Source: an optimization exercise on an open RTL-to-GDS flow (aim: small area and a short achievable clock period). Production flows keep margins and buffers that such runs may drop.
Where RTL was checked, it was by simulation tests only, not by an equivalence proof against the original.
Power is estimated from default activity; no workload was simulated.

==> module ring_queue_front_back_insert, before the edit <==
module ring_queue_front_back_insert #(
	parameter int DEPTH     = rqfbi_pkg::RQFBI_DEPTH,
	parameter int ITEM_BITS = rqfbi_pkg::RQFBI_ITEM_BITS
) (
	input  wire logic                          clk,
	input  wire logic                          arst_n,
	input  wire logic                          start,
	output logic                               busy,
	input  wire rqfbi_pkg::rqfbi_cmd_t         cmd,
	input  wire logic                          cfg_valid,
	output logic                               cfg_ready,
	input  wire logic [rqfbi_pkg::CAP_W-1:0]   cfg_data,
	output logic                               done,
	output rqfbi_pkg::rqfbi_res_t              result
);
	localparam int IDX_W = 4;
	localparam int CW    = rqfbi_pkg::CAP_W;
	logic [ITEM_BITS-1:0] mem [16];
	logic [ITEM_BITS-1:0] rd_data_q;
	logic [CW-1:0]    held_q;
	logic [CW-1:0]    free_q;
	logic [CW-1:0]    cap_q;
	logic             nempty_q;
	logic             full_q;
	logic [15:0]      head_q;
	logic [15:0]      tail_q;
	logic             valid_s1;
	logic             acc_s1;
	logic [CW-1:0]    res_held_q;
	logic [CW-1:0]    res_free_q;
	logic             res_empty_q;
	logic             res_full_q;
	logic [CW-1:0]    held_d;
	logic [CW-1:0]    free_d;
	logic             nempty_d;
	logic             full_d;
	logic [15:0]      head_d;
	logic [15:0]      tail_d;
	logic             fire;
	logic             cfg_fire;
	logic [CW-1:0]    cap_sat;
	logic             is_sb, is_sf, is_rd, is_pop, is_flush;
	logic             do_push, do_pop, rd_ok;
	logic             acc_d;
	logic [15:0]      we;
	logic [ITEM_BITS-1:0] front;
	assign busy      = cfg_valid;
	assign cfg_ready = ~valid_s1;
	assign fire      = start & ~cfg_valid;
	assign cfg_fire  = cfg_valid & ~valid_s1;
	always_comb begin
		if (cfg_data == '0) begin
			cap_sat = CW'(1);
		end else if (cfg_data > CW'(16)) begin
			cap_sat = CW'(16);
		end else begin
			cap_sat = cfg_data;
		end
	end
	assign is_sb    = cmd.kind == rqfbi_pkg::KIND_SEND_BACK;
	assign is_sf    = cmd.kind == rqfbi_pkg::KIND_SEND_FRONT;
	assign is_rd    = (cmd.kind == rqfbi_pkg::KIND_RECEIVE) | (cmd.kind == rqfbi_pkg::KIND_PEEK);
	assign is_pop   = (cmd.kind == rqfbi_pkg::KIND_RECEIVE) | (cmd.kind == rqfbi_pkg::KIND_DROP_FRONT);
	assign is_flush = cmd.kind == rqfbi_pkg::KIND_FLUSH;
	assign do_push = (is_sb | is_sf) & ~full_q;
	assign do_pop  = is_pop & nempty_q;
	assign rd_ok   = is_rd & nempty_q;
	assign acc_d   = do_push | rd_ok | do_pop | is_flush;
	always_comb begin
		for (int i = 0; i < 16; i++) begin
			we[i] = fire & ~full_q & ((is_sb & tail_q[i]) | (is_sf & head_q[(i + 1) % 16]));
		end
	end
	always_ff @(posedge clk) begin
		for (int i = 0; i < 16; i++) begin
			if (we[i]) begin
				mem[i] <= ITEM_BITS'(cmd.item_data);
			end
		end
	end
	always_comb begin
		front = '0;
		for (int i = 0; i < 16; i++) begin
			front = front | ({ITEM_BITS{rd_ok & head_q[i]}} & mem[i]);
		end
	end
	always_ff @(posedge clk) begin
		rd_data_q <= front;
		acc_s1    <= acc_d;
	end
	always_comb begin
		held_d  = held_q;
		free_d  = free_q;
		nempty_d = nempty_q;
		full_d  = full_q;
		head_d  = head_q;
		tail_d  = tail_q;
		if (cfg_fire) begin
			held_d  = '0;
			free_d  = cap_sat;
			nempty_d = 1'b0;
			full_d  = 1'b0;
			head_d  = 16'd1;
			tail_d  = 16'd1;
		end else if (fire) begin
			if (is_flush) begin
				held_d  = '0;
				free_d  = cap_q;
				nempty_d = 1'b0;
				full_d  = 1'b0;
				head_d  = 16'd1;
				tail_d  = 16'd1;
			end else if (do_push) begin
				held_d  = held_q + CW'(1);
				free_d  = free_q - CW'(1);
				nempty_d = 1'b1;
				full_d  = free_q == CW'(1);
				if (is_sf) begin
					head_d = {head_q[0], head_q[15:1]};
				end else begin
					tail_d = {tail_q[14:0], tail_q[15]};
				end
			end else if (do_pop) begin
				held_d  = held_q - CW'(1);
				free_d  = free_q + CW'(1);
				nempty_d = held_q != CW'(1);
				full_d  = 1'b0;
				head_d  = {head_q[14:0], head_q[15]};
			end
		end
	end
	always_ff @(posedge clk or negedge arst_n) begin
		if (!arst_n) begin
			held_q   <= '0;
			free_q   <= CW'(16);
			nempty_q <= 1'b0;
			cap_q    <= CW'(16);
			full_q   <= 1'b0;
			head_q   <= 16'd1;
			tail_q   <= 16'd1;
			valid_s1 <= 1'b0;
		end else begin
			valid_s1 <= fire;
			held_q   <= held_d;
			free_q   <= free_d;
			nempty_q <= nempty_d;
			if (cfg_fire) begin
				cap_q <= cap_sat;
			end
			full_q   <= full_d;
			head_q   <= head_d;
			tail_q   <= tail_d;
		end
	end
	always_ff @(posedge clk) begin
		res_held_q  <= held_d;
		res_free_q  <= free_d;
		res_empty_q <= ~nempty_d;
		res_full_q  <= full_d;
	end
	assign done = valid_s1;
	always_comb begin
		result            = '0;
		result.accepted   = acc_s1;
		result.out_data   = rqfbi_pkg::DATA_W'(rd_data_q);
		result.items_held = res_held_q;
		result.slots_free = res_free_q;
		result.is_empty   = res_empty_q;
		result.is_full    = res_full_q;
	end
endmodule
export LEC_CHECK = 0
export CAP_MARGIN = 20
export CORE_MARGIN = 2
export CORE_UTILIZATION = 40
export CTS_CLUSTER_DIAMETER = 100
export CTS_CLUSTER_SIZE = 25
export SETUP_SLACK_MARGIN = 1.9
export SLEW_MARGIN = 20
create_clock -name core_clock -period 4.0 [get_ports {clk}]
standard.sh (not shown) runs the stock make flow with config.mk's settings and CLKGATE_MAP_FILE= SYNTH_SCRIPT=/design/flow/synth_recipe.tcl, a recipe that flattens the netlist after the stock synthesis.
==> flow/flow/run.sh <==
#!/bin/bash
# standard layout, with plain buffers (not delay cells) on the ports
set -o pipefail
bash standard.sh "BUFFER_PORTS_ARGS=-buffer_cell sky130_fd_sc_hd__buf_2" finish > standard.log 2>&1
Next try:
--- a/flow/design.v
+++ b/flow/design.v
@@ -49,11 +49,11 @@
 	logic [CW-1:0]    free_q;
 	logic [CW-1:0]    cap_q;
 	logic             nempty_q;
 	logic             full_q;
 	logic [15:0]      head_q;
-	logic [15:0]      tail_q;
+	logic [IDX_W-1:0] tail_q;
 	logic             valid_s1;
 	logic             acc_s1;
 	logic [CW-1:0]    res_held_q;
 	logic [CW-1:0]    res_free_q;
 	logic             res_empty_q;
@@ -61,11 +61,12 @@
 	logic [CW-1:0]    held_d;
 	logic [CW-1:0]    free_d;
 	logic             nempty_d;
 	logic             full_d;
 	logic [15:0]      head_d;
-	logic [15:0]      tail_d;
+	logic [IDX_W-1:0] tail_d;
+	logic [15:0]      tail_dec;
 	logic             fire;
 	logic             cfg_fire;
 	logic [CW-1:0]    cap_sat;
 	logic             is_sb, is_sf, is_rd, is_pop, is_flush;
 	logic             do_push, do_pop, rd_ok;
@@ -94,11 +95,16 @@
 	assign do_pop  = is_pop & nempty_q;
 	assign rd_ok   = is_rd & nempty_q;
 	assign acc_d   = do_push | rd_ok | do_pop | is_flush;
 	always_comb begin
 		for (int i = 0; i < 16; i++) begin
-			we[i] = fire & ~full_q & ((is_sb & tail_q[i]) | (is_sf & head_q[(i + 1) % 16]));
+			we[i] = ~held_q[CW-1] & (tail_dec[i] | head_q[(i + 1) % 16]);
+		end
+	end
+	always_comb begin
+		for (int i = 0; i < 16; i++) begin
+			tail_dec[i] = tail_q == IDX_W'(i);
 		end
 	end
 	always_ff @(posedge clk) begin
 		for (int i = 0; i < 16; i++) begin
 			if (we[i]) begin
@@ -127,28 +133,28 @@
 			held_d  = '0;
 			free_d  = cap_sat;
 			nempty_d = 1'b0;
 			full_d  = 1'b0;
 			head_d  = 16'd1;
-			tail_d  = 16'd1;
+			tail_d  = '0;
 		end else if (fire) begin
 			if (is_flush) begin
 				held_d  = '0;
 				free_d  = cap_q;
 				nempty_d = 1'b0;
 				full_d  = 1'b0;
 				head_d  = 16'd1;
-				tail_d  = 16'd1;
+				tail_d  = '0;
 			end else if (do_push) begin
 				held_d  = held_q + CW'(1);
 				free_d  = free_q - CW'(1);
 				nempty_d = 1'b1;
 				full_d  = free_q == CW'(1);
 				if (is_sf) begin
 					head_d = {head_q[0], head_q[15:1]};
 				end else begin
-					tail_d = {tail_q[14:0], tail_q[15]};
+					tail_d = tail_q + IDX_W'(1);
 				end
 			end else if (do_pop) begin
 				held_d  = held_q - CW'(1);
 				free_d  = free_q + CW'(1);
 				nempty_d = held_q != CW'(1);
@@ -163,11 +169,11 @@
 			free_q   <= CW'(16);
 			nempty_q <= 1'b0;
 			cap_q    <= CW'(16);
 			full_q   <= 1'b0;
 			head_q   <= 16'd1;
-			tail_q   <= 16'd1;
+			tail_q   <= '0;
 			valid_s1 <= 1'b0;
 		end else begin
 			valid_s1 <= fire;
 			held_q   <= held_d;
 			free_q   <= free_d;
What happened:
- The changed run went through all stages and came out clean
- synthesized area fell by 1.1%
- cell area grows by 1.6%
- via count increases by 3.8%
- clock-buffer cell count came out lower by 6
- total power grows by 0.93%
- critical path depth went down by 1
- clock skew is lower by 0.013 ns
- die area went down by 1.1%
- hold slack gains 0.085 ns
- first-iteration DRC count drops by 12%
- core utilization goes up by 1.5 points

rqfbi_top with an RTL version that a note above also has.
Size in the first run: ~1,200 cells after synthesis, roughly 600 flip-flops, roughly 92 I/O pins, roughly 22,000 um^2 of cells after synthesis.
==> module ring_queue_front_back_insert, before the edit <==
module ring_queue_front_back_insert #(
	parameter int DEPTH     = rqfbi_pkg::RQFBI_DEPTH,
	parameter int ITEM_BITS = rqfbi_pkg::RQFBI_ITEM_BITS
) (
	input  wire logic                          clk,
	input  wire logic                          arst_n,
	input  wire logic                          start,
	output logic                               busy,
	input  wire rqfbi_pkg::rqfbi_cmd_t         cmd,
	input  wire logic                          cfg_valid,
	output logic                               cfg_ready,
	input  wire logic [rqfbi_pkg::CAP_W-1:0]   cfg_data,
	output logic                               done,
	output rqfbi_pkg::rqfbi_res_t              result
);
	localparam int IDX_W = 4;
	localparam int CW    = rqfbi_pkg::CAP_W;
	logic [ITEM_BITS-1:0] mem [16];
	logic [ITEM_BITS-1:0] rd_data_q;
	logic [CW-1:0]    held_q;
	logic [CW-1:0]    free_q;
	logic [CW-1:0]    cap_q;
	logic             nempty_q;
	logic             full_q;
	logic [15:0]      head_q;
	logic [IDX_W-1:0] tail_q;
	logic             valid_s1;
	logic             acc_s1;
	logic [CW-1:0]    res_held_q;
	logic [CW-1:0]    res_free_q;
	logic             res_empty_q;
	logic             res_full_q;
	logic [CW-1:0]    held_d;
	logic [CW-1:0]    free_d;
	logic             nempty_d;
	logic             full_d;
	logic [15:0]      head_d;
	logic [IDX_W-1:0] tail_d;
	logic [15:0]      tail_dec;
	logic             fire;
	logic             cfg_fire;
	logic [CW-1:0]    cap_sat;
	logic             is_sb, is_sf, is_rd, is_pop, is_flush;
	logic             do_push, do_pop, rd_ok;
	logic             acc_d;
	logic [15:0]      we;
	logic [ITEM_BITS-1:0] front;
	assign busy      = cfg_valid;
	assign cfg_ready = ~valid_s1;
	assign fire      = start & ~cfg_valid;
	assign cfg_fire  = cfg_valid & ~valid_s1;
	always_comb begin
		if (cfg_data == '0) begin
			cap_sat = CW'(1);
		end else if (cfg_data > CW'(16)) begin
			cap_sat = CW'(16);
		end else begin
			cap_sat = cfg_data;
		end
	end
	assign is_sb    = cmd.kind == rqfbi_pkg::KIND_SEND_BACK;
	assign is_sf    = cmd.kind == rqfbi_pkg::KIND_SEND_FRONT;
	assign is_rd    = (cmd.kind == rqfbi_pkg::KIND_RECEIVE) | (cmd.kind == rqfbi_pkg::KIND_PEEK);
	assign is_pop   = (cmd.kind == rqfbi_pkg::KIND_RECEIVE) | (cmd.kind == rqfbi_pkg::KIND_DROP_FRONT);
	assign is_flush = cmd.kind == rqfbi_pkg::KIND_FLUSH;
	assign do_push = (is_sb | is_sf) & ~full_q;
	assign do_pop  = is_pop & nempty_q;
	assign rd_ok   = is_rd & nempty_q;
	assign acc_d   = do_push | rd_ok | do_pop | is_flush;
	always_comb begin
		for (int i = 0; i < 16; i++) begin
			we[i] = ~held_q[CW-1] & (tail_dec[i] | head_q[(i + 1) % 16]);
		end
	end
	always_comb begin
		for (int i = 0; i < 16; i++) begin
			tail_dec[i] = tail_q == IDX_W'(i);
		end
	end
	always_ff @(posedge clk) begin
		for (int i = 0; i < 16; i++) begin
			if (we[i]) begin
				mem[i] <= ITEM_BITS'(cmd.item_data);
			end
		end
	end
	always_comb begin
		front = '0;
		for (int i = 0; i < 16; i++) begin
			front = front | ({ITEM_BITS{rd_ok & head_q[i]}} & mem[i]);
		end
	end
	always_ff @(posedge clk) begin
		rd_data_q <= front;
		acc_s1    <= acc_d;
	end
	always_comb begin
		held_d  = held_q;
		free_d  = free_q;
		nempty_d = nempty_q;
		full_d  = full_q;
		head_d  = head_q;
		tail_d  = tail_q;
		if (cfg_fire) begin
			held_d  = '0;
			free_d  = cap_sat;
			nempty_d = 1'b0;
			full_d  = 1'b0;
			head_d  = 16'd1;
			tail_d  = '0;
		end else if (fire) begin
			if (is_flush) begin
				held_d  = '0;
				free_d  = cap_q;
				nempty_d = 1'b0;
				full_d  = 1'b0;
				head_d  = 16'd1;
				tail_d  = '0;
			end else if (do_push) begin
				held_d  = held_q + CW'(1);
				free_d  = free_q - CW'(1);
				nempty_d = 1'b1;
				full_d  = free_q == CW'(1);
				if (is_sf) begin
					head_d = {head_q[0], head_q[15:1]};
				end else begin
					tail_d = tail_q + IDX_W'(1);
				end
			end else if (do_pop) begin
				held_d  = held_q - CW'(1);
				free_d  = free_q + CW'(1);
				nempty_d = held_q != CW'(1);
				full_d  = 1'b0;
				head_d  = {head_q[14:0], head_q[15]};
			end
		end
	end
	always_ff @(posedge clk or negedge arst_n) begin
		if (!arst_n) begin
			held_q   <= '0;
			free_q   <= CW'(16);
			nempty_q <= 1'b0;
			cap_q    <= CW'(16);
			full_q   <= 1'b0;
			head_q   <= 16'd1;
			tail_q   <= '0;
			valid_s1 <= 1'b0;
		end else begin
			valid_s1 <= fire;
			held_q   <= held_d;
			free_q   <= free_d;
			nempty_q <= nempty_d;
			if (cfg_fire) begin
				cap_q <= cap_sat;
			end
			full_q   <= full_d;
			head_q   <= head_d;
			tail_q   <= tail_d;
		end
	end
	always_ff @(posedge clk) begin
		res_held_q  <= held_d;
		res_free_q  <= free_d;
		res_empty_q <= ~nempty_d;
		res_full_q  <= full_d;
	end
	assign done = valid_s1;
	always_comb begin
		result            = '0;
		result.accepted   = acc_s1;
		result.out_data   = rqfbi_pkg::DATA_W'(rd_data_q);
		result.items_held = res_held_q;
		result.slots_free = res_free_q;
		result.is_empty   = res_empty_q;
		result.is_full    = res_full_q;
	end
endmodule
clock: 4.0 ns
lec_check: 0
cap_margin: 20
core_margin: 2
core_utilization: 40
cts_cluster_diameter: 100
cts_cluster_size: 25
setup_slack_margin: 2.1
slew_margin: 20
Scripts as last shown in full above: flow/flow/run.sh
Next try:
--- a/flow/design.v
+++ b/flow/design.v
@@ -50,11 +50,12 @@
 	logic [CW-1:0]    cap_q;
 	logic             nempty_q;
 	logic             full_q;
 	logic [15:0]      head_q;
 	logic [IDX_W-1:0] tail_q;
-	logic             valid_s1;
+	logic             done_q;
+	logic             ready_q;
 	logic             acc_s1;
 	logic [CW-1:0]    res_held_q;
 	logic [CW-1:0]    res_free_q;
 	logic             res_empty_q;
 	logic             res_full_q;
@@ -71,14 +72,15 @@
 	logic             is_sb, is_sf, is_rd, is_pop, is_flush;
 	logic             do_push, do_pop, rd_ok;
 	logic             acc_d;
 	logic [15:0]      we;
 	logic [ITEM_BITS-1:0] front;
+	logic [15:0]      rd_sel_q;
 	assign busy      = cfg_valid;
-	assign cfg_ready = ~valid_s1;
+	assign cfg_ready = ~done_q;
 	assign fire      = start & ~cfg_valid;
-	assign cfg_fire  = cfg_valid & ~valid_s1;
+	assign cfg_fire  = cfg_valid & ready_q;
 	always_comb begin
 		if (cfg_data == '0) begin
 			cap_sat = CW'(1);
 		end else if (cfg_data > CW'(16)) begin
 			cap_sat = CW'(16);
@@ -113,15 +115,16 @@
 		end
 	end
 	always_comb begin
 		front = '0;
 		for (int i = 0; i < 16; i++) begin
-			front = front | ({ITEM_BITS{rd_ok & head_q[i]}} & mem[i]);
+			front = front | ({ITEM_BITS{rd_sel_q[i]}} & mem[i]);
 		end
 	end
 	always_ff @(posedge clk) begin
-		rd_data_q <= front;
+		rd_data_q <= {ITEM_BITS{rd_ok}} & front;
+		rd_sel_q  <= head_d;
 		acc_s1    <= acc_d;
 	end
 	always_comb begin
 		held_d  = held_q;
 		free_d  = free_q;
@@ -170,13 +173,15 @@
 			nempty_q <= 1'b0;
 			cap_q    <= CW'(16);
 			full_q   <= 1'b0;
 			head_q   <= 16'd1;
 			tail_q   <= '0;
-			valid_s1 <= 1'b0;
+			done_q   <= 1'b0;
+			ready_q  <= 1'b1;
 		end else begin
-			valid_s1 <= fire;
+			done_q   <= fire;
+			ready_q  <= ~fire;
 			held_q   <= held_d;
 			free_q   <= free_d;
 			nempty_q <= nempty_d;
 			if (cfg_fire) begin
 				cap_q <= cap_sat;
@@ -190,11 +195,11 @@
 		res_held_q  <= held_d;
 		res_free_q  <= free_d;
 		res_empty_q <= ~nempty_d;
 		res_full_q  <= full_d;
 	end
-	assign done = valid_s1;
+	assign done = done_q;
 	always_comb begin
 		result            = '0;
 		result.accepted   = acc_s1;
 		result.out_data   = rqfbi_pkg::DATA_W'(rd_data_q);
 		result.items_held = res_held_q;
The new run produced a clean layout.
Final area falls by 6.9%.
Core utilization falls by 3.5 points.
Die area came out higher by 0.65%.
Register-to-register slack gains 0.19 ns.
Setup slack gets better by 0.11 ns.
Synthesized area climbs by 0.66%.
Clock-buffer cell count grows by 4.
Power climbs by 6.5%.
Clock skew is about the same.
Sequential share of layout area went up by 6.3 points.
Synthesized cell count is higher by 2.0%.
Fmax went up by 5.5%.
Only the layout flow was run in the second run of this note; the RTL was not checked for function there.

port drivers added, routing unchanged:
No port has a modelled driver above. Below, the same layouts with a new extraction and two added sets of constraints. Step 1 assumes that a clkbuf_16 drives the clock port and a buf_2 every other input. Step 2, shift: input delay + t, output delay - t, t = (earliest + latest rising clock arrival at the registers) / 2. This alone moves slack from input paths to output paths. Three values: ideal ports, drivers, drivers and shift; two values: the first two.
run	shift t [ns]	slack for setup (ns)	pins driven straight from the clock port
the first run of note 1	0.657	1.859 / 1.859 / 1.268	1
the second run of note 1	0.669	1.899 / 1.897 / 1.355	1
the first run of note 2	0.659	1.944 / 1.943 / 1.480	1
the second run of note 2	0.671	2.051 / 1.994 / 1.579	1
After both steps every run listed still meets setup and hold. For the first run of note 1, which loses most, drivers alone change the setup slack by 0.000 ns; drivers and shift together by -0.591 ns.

..............................

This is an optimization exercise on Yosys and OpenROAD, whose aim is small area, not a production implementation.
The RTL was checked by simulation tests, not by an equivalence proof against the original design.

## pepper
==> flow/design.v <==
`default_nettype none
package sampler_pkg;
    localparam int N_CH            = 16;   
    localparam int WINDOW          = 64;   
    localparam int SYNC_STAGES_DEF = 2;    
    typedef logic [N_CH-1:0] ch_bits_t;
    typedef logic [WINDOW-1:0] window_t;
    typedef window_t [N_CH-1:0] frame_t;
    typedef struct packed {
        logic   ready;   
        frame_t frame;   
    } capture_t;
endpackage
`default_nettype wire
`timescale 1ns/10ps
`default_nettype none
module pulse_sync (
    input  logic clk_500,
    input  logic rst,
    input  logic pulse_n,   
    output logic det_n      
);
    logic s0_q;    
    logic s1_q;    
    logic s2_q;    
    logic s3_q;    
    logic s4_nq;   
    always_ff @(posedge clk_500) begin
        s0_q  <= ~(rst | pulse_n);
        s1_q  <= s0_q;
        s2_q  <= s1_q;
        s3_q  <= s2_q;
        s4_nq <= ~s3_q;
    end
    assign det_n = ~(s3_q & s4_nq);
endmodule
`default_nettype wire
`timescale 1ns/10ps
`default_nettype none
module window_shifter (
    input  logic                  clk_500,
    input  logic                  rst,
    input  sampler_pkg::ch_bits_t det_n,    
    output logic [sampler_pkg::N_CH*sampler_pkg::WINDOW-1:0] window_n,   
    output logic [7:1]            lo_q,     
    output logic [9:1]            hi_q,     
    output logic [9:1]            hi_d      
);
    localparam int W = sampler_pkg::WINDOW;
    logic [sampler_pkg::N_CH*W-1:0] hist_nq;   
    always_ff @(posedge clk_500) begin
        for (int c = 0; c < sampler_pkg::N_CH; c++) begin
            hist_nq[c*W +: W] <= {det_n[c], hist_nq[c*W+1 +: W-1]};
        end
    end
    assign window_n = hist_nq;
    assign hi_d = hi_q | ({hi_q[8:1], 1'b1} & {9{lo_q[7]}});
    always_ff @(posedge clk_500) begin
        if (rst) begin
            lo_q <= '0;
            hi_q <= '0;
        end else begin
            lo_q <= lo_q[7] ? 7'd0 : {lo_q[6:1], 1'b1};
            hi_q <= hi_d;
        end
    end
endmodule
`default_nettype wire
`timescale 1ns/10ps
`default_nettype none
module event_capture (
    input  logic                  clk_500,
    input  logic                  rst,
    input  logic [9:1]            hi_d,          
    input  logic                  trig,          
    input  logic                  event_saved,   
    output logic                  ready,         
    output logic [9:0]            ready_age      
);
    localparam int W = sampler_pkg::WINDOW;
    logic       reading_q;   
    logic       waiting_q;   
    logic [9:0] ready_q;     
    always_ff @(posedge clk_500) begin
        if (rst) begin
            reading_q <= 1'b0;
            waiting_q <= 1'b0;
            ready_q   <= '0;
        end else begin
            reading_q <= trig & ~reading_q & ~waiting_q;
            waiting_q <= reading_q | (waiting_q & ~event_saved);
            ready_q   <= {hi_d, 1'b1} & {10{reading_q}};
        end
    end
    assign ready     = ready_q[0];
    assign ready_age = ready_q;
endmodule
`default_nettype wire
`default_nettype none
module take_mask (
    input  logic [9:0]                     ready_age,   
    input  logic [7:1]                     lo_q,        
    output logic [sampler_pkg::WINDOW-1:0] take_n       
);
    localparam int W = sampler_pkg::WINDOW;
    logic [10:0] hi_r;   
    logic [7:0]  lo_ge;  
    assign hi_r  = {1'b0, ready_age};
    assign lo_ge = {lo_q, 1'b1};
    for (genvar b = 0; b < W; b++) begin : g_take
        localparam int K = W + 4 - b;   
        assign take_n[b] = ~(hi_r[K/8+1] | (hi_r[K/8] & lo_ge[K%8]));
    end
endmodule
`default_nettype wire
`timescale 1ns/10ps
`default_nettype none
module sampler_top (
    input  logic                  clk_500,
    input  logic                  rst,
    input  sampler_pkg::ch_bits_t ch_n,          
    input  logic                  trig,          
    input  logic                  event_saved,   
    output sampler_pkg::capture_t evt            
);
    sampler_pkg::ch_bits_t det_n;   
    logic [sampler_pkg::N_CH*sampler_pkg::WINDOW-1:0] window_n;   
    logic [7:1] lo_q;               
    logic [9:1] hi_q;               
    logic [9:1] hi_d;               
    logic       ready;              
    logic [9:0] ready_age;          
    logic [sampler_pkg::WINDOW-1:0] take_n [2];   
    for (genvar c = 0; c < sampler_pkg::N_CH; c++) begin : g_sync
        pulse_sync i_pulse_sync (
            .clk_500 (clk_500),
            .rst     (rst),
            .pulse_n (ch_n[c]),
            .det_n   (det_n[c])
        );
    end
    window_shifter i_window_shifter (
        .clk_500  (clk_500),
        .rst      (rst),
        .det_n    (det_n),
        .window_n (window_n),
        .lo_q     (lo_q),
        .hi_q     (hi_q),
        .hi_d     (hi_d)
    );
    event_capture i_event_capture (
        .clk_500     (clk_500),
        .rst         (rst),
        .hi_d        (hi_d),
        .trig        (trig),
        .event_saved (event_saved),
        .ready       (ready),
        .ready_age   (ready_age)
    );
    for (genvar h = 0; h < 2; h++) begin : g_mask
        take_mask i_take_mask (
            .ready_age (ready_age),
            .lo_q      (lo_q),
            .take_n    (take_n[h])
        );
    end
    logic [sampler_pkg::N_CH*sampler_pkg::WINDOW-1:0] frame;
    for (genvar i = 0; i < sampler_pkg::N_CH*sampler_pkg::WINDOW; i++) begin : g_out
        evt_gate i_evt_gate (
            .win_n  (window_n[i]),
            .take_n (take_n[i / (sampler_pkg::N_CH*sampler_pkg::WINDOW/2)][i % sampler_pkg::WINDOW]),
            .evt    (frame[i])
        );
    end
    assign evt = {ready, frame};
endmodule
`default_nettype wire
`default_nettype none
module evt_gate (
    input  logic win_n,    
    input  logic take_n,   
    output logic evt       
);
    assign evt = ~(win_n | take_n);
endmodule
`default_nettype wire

..............................

Assignment
Extract exactly and only the lines above from the line containing "-163,11 +169,11 @@" through the line containing "- synthesized area fell by 1.1%", both end lines included.

Your solution
@@ -163,11 +169,11 @@
 			free_q   <= CW'(16);
 			nempty_q <= 1'b0;
 			cap_q    <= CW'(16);
 			full_q   <= 1'b0;
 			head_q   <= 16'd1;
-			tail_q   <= 16'd1;
+			tail_q   <= '0;
 			valid_s1 <= 1'b0;
 		end else begin
 			valid_s1 <= fire;
 			held_q   <= held_d;
 			free_q   <= free_d;
What happened:
- The changed run went through all stages and came out clean
- synthesized area fell by 1.1%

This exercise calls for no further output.